Pussy Riot occupies a small but especially loud niche of punk music called Riot Grrrl, a 90’s subculture rooted in D.I.Y. aesthetics and gender positivity. “A lot of credit certainly goes to Bikini Kill and the bands in the Riot Grrrl Act,” Pussy Riot member Garadzha stated in a recent interview with VICE. “That’s an important principle for us.”

But while it may be easy to compartmentalize Pussy Riot’s actions in the Riot Grrrl ethos and call it a day, there are more factors at play— particularly, Russia’s brand of gender politics. Professor Catharine Nepomnyashchy, Director of Columbia’s Graduate Slavic Department and Barnard’s Slavic Studies department, who will be teaching a class on Russian Women in Literature and Culture this semester, has a particular interest in the role that gender played in the protest.

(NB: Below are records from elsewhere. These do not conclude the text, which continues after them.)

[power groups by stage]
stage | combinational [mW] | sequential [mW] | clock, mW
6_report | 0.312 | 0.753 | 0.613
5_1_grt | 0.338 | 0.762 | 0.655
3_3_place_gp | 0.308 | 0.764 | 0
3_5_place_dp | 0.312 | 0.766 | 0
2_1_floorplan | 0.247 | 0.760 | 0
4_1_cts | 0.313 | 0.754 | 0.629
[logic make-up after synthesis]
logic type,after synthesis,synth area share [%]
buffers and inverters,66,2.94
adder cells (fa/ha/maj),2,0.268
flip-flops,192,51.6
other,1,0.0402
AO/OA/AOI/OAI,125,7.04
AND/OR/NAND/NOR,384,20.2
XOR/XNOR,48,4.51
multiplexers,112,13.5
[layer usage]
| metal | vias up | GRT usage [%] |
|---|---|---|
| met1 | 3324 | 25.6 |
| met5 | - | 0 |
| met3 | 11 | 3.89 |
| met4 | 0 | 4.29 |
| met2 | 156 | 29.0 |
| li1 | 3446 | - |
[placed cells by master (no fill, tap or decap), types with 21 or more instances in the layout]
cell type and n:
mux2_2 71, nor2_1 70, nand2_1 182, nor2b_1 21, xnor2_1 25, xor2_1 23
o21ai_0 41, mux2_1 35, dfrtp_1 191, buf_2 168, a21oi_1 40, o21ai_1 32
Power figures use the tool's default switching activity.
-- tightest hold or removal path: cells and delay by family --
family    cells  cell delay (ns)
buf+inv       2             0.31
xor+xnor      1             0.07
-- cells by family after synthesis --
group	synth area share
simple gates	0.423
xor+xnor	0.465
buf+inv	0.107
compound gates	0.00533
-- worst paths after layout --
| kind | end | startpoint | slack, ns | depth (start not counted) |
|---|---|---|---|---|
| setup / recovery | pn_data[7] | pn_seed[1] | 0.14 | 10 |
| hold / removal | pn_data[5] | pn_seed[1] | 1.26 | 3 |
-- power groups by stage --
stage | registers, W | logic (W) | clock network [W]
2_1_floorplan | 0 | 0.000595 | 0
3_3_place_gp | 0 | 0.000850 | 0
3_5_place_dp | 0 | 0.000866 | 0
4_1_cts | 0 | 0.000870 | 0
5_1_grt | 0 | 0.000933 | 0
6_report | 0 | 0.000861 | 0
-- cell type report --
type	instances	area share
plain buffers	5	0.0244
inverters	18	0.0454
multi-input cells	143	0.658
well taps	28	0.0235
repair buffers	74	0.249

By using their bodies to make political statements, she says, the members of Pussy Riot are continuing a type of feminist protest that’s been seen in Eastern Europe before. She mentions women in Ukraine baring their breasts and Moscow State Journalism School Students posing as pin-ups for a calendar dedicated to Putin as examples. “When you’re looking to get your point across, using your body gets attention,” Nepomnyashchy says.

Nonetheless, Nepomnyashchy, is hesitant to see the Pussy Riot verdict as having much bearing on feminism—particularly because the word itself can be “distracting, so overloaded with meaning,” she says. “Pussy Riot’s primary message with the cathedral protest was not a feminist protest. It was about changing the government structure of Russia.”

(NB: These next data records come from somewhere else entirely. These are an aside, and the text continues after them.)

$ cat src/rtl/byte_fifo_ctrl.sv
// byte_fifo_ctrl
//   Single-clock byte FIFO controller for an external 2K x 9 dual-port block
//   RAM. Port A writes and port B reads. The RAM output latch is the head
//   register, so both sides present a first-word-fall-through valid/ready
//   handshake. A parity bit is generated on write and checked on the head.
//
// Ports
//   CLK, RST          clock (rising edge), asynchronous active-high reset
//   FLUSH             one-cycle synchronous clear of pointers, head and error
//   WR_VALID/READY    producer handshake, WR_DATA is the byte offered
//   RD_VALID/READY    consumer handshake, RD_DATA is the head byte
//   RD_PERR           parity mismatch on the head (only with RD_VALID)
//   PERR_STICKY       latched parity error, cleared by RST or FLUSH
//   COUNT             entries held, RAM contents plus the head
//   RAM_*             address/data/enable signals to the dual-port RAM
module byte_fifo_ctrl #(
    parameter int unsigned ADDR_W     = 9,
    parameter bit          PARITY_ODD = 1'b0
) (
    input  logic            CLK,
    input  logic            RST,
    input  logic            FLUSH,
    input  logic            WR_VALID,
    output logic            WR_READY,
    input  logic [7:0]      WR_DATA,
    output logic            RD_VALID,
    input  logic            RD_READY,
    output logic [7:0]      RD_DATA,
    output logic            RD_PERR,
    output logic            PERR_STICKY,
    output logic [ADDR_W:0] COUNT,
    output logic [10:0]     RAM_ADDRA,
    output logic [7:0]      RAM_DIA,
    output logic            RAM_DIPA,
    output logic            RAM_ENA,
    output logic            RAM_WEA,
    output logic [10:0]     RAM_ADDRB,
    output logic            RAM_ENB,
    input  logic [7:0]      RAM_DOB,
    input  logic            RAM_DOPB
);

    localparam int unsigned PTR_W = ADDR_W + 1;

    logic [ADDR_W:0] wr_ptr_q, wr_ptr_d;
    logic [ADDR_W:0] rd_ptr_q, rd_ptr_d;
    logic            rd_valid_q, rd_valid_d;
    logic            perr_sticky_q, perr_sticky_d;

    logic [ADDR_W:0] ram_cnt;
    logic            wr_accept;
    logic            fetch;
    logic            head_perr;

    // Pointers carry one extra wrap bit, so the difference is the exact
    // number of entries still in the RAM (0..DEPTH).
    assign ram_cnt = wr_ptr_q - rd_ptr_q;

    // ram_cnt never exceeds DEPTH, so its MSB is set only when exactly full.
    assign WR_READY  = !RST && !FLUSH && !ram_cnt[ADDR_W];
    assign wr_accept = WR_VALID && WR_READY;

    // Refill the head when it is empty or being consumed this cycle. Only
    // entries committed at earlier edges count, so a fetch never hits the
    // address being written in the same cycle.
    assign fetch = !FLUSH && (ram_cnt != '0) && (!rd_valid_q || RD_READY);

    assign head_perr = rd_valid_q && ((^RAM_DOB) ^ RAM_DOPB ^ PARITY_ODD);

    assign RD_VALID    = rd_valid_q;
    assign RD_DATA     = RAM_DOB;
    assign RD_PERR     = head_perr;
    assign PERR_STICKY = perr_sticky_q;
    assign COUNT       = ram_cnt + PTR_W'(rd_valid_q);

    assign RAM_ENA  = wr_accept;
    assign RAM_WEA  = wr_accept;
    assign RAM_ENB  = fetch;
    assign RAM_DIA  = RST ? 8'h00 : WR_DATA;
    assign RAM_DIPA = RST ? 1'b0 : ((^WR_DATA) ^ PARITY_ODD);

    always_comb begin
        RAM_ADDRA = '0;
        RAM_ADDRB = '0;
        RAM_ADDRA[ADDR_W-1:0] = wr_ptr_q[ADDR_W-1:0];
        RAM_ADDRB[ADDR_W-1:0] = rd_ptr_q[ADDR_W-1:0];
    end

    always_comb begin
        wr_ptr_d      = wr_ptr_q;
        rd_ptr_d      = rd_ptr_q;
        rd_valid_d    = rd_valid_q;
        perr_sticky_d = perr_sticky_q;
        if (FLUSH) begin
            wr_ptr_d      = '0;
            rd_ptr_d      = '0;
            rd_valid_d    = 1'b0;
            perr_sticky_d = 1'b0;
        end else begin
            if (wr_accept) begin
                wr_ptr_d = wr_ptr_q + PTR_W'(1);
            end
            if (fetch) begin
                rd_ptr_d   = rd_ptr_q + PTR_W'(1);
                rd_valid_d = 1'b1;
            end else if (RD_READY) begin
                rd_valid_d = 1'b0;
            end
            if (head_perr) begin
                perr_sticky_d = 1'b1;
            end
        end
    end

    always_ff @(posedge CLK or posedge RST) begin
        if (RST) begin
            wr_ptr_q      <= '0;
            rd_ptr_q      <= '0;
            rd_valid_q    <= 1'b0;
            perr_sticky_q <= 1'b0;
        end else begin
            wr_ptr_q      <= wr_ptr_d;
            rd_ptr_q      <= rd_ptr_d;
            rd_valid_q    <= rd_valid_d;
            perr_sticky_q <= perr_sticky_d;
        end
    end

endmodule

$ cat config.mk
export PLATFORM = sky130hd
export DESIGN_NAME = byte_fifo_ctrl
export DESIGN_NICKNAME = d
export VERILOG_FILES = /design/src/rtl/byte_fifo_ctrl.sv
export SDC_FILE = /design/constraint.sdc
export NUM_CORES = 1
export LEC_CHECK = 0
export ABC_AREA = 1
export BUFFER_PORTS_ARGS = -buffer_cell sky130_fd_sc_hd__clkbuf_2
export CORE_ASPECT_RATIO = 1.75
export CORE_MARGIN = 3
export CORE_UTILIZATION = 52
export DETAILED_ROUTE_END_ITERATION = 7
export GPL_TIMING_DRIVEN = 1
export HOLD_SLACK_MARGIN = 0.15
export PLACE_DENSITY = 0.81
export SYNTH_ARGS = -nofsm -noshare
export SYNTH_HDL_FRONTEND = slang
export SYNTH_SLANG_ARGS = --single-unit
$ cat constraint.sdc
create_clock -name CLK -period 2.9 [get_ports CLK]
set_input_delay 0.435 -clock CLK [delete_from_list [all_inputs] [get_ports CLK]]
set_output_delay 0.435 -clock CLK [all_outputs]
set_load 0.03 [all_outputs]
Word level (Yosys, flattened, before mapping)
Cells that the tools add are included.
- bits in registers: 22
- input port bits: 22
- output and inout port bits: 56
- $add $sub $neg: 4
- multiplexer cells: 11
- bitwise logic cells: 1
- reductions and logical operators: 18
- operators with widths (cell ; number):
    10-bit 2-to-1 mux ; 4
    10-bit by 1-bit adder with 10-bit output (second input constant) ; 2
    8-bit parity ; 2
    10-bit by 1-bit adder with 10-bit output ; 1
    10-bit nonzero test ; 1
    10-bit subtractor ; 1
    8-bit 2-to-1 mux ; 1
    1-bit logical AND ; 6
    1-bit 2-to-1 mux ; 6
    2-bit nonzero test ; 3
    1-bit logical NOT ; 4
    3-bit nonzero test ; 1
    1-bit logical OR ; 1
    1-bit XOR ; 1

Longest topological paths before layout
- depth after elaboration: 6
- mapped depth: 17
- mapped depth without buffers: 16

Worst setup path before layout
No wires, ideal clock.
- path kind: register to output
- start point: register wr_ptr_q[0]
- end point: output COUNT[9]
- data arrival time: 2375 ps
- path slack: 90 ps
- stages on the path, launching flop included: 15
- cell sequence: dfrtp_1 > inv_1 > ha_1 > inv_1 > fa_1 > inv_1 > nand2_1 > nand2_2 > and3_1 > nand2_1 > nor2_2 > nand2_1 > nor2_1 > nand3_1 > xor2_1
- longest elaborated chain between the ends: 2
- ends and longest elaborated chain (element ; RTL line ; source):
    start: declaration ; 45 ; logic [ADDR_W:0] wr_ptr_q, wr_ptr_d;
    start signal: assignment ; 122 ; wr_ptr_q <= wr_ptr_d;
    10-bit subtractor ; 57 ; assign ram_cnt = wr_ptr_q - rd_ptr_q;
    10-bit by 1-bit adder with 10-bit output ; 74 ; assign COUNT = ram_cnt + PTR_W'(rd_valid_q);
    end: declaration ; 31 ; output logic [ADDR_W:0] COUNT,
Every way passes these cells.

Worst setup path after layout
- start point: register wr_ptr_q[0]
- end point: output RAM_ENB
- longest elaborated chain between the ends: 4
- ends and longest elaborated chain (element ; RTL line ; source):
    10-bit subtractor ; 57 ;
    10-bit nonzero test ; 66 ; assign fetch = !FLUSH && (ram_cnt != '0) && (!rd_valid_q || RD_READY);
    1-bit logical AND (2 in series) ; 66 ;
    end: declaration ; 38 ; output logic RAM_ENB,
Every way passes these cells.

==> key figures <==
Clock network
  – Clk_lat worst skew: 260 ps
  – Longest Clk Path Bufs: 2
  – CTS buffer count: 3
  – CTS clk-pin slew, worst paths: roughly 80 ps
  – Sink Count: 22
  – CTS tree: built
  – CTS HTree Levels: 1
  – Clk root buf: clkbuf_8

Detailed routing
  – Initial DRC Count: 89
  – Routed wire per std cell: 13.1 µm
  – DRC: 0
  – Routed vias: 2,494
  – Drt first pass iters: 4
  – Total Wirelength: 6250 µm
  – Antenna viol nets, final: 0
  – Via/cell ratio: 5.22

Setup path
  – Worst-path maximum fanout: 3
  – Crit path DAT: 2450 ps
  – Worst path buffer plus inverter count: 4
  – CP top delay family: simple AND/OR/NAND/NOR gates
  – WP depth: 14
  – Slowest stage cell, crit path: fa_2
  – Worst R2R Path Depth: 15
  – Worst setup SP type: register
  – CP endpoint kind: primary output
  – CP Class: register to primary output
  – Critical path cell sequence: inv_2, ha_4, inv_4, fa_2, or2_4, nor2_2, nand3_1, nor2_1, nand2_1, nor2_2, nand3_2, nand2_2, inv_2, buf_8
  – Reg2reg setup slack: 470 ps
  – CP max stage delay: 450 ps
  – Crit path required time: 2470 ps

Place
  – Pre-CTS setup slack: between 150 and 200 ps
  – Post-DP HPWL: approximately 4800 µm
  – Inst Count DP: 466
  – Gp weighted congestion: 0.853
  – Port Buffers: 73
  – Post-DP Area: between 0.002 and 0.003 mm²

Die
  – IO Count: 78
  – Initial core utilization: 0.545
  – Die area: between 0.005 and 0.006 mm²
  – # rows: 32
  – Die extent in y: 96.7 µm
  – Core area: 0.00448 mm²
  – Die Wd: 57.8 µm

Synth
  – Top cell type's share of synthesized area: 0.225
  – Yosys top cell by area: dfrtp_1
  – Syn Inst Count: 366
  – Yosys reg bits: 22
  – Avg Cell Area, Syn: 6.68 µm²
  – Cell Area, Synth: 0.00244 mm²
  – Cell variety after synth: 31
  – Yosys warns: 0
  – Seq/Total Area, Yosys: 0.225
  – Top cells by area, synth: dfrtp_1 (23%), nand2_1 (13%), buf_4 (10%)

Pwr
  – Max VDD drop: 430 µV
  – PD cells: 482 mW/mm²
  – Leakage power: around 1.8 nW
  – Tot Pwr: 1.41 mW

Timing
  – Worst Slack Setup Final: 10.3 ps
  – Final setup violation count: 0
  – Setup_tns: 0 ps
  – Final hold slack: 249 ps
  – Hold Fails Final Rpt: 0
  – Final period util: 0.996
  – Setup Skew: between 1 and 1.5 ps
  – Final slew viol count: 0
  – RSZ-0062 raised after global routing: true
  – Achievable Freq: around 0.35 GHz
  – Final min period: 2890 ps

Worst hold path
  – Worst hold path class: input port to async pin

Job
  – Max Cap Viol: 0

Layout
  – Fillers: between 400 and 500
  – Fin area: 0.00292 mm²
  – Nets@finish: 464
  – Ant. Diodes: 0
  – Ratio of cells with drive above 1 in the final layout: 0.328
  – Synthesis-to-finish area growth: 19.5%
  – Fin util: 0.651
  – Post-route insts no fill: 478

GRT
  – Largest net degree at the start of global routing: 16
  – Initial antenna violation count: 0
  – Grt ovf: 0
  – Vias in the first global route: 2,304
  – First-pass GRT wire length: 10,200 µm
  – GRT Overall Usage: 0.225

Outcome
  – Status: finished, final reports clean
## path summary, 6_finish.rpt
path,startpoint,end
worst max-delay path,wr_ptr_q[0],RAM_ENB
worst min-delay path,RST,rd_ptr_q[7]
worst max register to register,wr_ptr_q[0],rd_ptr_q[9]
worst min register to register,PERR_STICKY,PERR_STICKY
max in group asynchronous,RST,RD_VALID
min in group CLK,RD_READY,RD_VALID
## repair_timing
item / CTS / global route
setup buffers: 4 / 4
hold endpoints to repair: 0 / 0
hold buffers: 0 / 0
setup endpoints to repair: 3 / 7
pin swaps: 13 / 13
resized for setup: 15 / 28
## cell type report
| class | count | area, µm² | share of cell area |
|---|---|---|---|
| multi-input cells | 254 | 1510 | 0.517 |
| flip-flops and latches | 22 | 551 | 0.189 |
| well taps | 51 | 63.8 | 0.0219 |
| inverters | 54 | 205 | 0.0703 |
| repair buffers | 93 | 536 | 0.183 |
| clock buffers | 4 | 55.1 | 0.0189 |
## placed cells by master, fill, tap and decap left out, drive strengths merged, types with 2 or more instances in the layout
cell / count
a21oi: 6
or2: 2
ha: 13
dfrtp: 22
clkbuf: 73
nand4: 8
nor2: 36
nor3: 2
nand3b: 4
buf: 24
xnor2: 12
nand3: 50
nand2: 89
inv: 53
conb: 4
xor2: 21
o21ai: 3
## kinds of logic after synthesis
logic type	after synthesis	share of synthesized area
and+or+nand+nor	192	0.356
buffers and inverters	93	0.198
xor gates and xnor gates	33	0.118
DFF	22	0.225
adders and majority gates	14	0.0748
AOI/OAI and AO/OA	11	0.0261
other	1	0.00153
## synthesized netlist by cell type, drive strengths merged
cell type and number:
nand2 89, inv 53, nand3 50, buf 38
nor2 36, dfrtp 22, xor2 21, ha 13
xnor2 12, nand4 8, a21oi 6, nand3b 4
o21ai 3, nor3 2, or2 2, and3 1
clkbuf 1, clkinv 1, conb 1, fa 1
o21a 1, o31ai 1
## state kept, by name, summed over array words and instances (netlist names)
name	cells
PERR_STICKY	1
RD_VALID	1
rd_ptr_q	10
wr_ptr_q	10
## where the power goes
part	switching, mW	internal (mW)
Combinational	0.568	0.281
Clock	0.102	0.121
Sequential	0.0143	0.320
Total	0.684	0.722
## metal layers
metal | track usage | routed length (µm)
met4 | 0.0946 | 209
met3 | 0.0294 | 446
met1 | 0.254 | 2230
met5 | 0 | 0
met2 | 0.406 | 3370
## worst reg2reg max path: stages (launching register included)
cell,delay (ps)
dfrtp_1,390
inv_2,80
ha_4,150
inv_4,40
fa_2,450
or2_4,270
nor2_2,70
nand3_1,70
nor2_1,100
nand2_1,70
nor2_2,140
nand3_2,110
nand2_2,90
buf_4,180
nand3_1,90
nand2_1,70
Note: power is estimated with default switching activity, not from simulation.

“The capacity for individualism is absent in Russia,” Dr. Peter Rutland, a government professor at Wesleyan University, says. Despite the uproar the verdicts have caused, Rutland believes that the conversations surrounding the verdict won’t necessarily amount to a revolution, considering what the trajectory of Russian history has been until now.

“Historically, Russia’s political system has been deliberately designed to crush civil society. It’s not a mystery,” Rutland says. “No society can escape past that easily ... but 1991 [the year of Russia’s first presidential elections] was surprising. Russia may then have a possibility to lurch off in a new direction. Putin is no Gorbachev or Lenin.”

Despite the large amount of positive press, the band still has its critics. Nasi, a Serbian nationalist far-right organization, recently created an online game called “Shoot the Pussy Riot—Death to Enemies,” which involves shooting balaclavas—the band’s emblem—as target practice.

When contacted via e-mail, Vjekoslav Cerovina, Nasi’s international cooperation manager, said, “Pussy Riot are the enemies to the West and the ugly joke on the East,” going on to refer to the band as an “attack on the Byzantine model of Russia.”

Meanwhile, others take issue with the widespread coverage of the incident in Western media. Natalia Ermolaev, a curator at Princeton, comments on the media’s treatment of the three Pussy Rioters: “They’ve been portrayed as victims, as martyrs,” Ermolaev says. “These weren’t victims. These women knew what they were doing. They meant to provoke, to shake society out of its stupor.”

Though the two-year sentence is certainly harsh, Ermolaev believes, one could argue that the results of the trial signaled a victory for the three women. They have attracted media attention. With that attention, they have begun conversations. Whether or not those conversations will lead to sociopolitical change is uncertain, but one thing’s for sure: These women are making more noise than Green Day ever could.